A British lawmaker was returning to work Wednesday, six months after sepsis put him in a coma and forced the amputation of his hands and feet.
Conservative legislator Craig Mackinlay was due to take his seat in the House of Commons for the weekly Prime Minister’s Questions session, with his wife and 4-year-old daughter watching from the public gallery.
Mackinlay, 57, recounted in a series of interviews how he was taken to hospital on Sept. 28 after feeling ill. At the hospital, he said, he turned “bright blue” as sepsis caused clotting that stopped blood getting to his limbs.
GETTING SEPSIS IN THE HOSPITAL IS A RED FLAG FOR FUTURE HEART ATTACKS, STUDY FINDS
Sepsis is a life-threatening reaction to an infection that occurs when the immune system overreacts and starts to damage the body’s tissues and organs.
The Conservative Party’s Craig Mackinlay, right, waves after winning the count for the South Thanet seat at the Winter Gardens in Margate, southeast England, on May 8, 2015. Mackinlay returned to work on Wednesday, six months after sepsis put him in a coma and forced the amputation of his hands and feet. (AP Photo/Matt Dunham, File)
Suffering from septic shock, Mackinlay was put in an induced coma and his wife was told he had a 5% chance of survival.
When he awoke after 16 days, he said his limbs had turned black and were hard “like plastic.” His hands and feet became “desiccated, clenched and drying,” he told the Daily Telegraph.

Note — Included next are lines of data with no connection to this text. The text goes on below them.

Context: an optimization exercise on an open-source flow, tuned for small area and a short achievable clock period. The choices shown serve that exercise and are no tape-out recipe. Function was checked by simulation only, so behaviour that the tests miss may differ from the original.

## north
// crc
module crc #(
	parameter DATA_WIDTH = 32,
	parameter CRC_WIDTH = 32
)
(
	input wire clk,
	input wire resetn,
	input wire clear,
	input wire [CRC_WIDTH-1:0]init_in,
	input wire [CRC_WIDTH:0]poly_in,
	input wire data_reverse,
	input wire crc_reverse,
	input wire [CRC_WIDTH-1:0]xorout_in,
	input wire [DATA_WIDTH-1:0]data_in,
	input wire data_in_valid,
	output wire [CRC_WIDTH-1:0]crc_out
);
Size: ~3200 cells after synthesis, roughly 140 flip-flops, roughly 170 I/O pins, about 23000 um2 of cells after synthesis.
Settings: LEC_CHECK=0, CAP_MARGIN=50, CORE_MARGIN=2, CORE_UTILIZATION=55, GPL_ROUTABILITY_DRIVEN=0, PLACE_DENSITY=0.65, SLEW_MARGIN=50, SYNTH_HIERARCHICAL=1; clock period 120.0 ns.
standard.sh (not shown) runs the stock make flow with config.mk's settings and CLKGATE_MAP_FILE= SYNTH_SCRIPT=/design/flow/synth_recipe.tcl, a recipe that flattens the netlist after the stock synthesis.
==> flow/flow/run.sh <==
#!/bin/bash
# The standard layout, with two changes: timing repair aims for a larger
# setup slack than the 120 ns clock needs (so that it shortens the paths
# that set the achieved period), and the port buffers are buf_1 cells.
set -euo pipefail
bash standard.sh synth > synth.log 2>&1
bash standard.sh SETUP_SLACK_MARGIN=88 \
  BUFFER_PORTS_ARGS="-buffer_cell sky130_fd_sc_hd__buf_1" finish > layout.log 2>&1
Changes in south relative to north:
- CELL_PAD_IN_SITES_GLOBAL_PLACEMENT newly set to 0
- CELL_PAD_IN_SITES_DETAIL_PLACEMENT newly set to 0
- GPL_ROUTABILITY_DRIVEN changed from 0 to 1
==> comparison <==
- Summary of south over north: final worst-path cycle share went down by 0.17 points, maximum number of buffers from clock root to sink held steady, clock-buffer cell count saw an increase.
- Going from north to south, cell area shrinks by about 0.5%.
- Area fraction of clock buffers and clock inverters for south: 0.16 points down relative to north
- Sum of routed wire segments on met1: south > north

On Dec. 1, his hands and feet were amputated.
“They managed to save above the elbows and above the knees,” he told the BBC. “So you might say I’m lucky.”
Mackinlay, who has represented the South Thanet district of southeast England in Parliament since 2015, said he plans to run to become a member of Parliament again when an election is called later in the year.
He said he wants to be known as “the bionic MP.”
Mackinlay plans to campaign for greater awareness of the signs of sepsis — and for Britain’s state-funded National Health Service, which treated him and saved his life — to offer better treatment and prosthetics to people who have lost more than one limb.
“People can’t believe how cheerful I have been,” he told the Daily Telegraph. “I have not had much to be cheerful about, but that’s my nature. There’s not much you can do about it, so there’s not much point in getting upset about it.”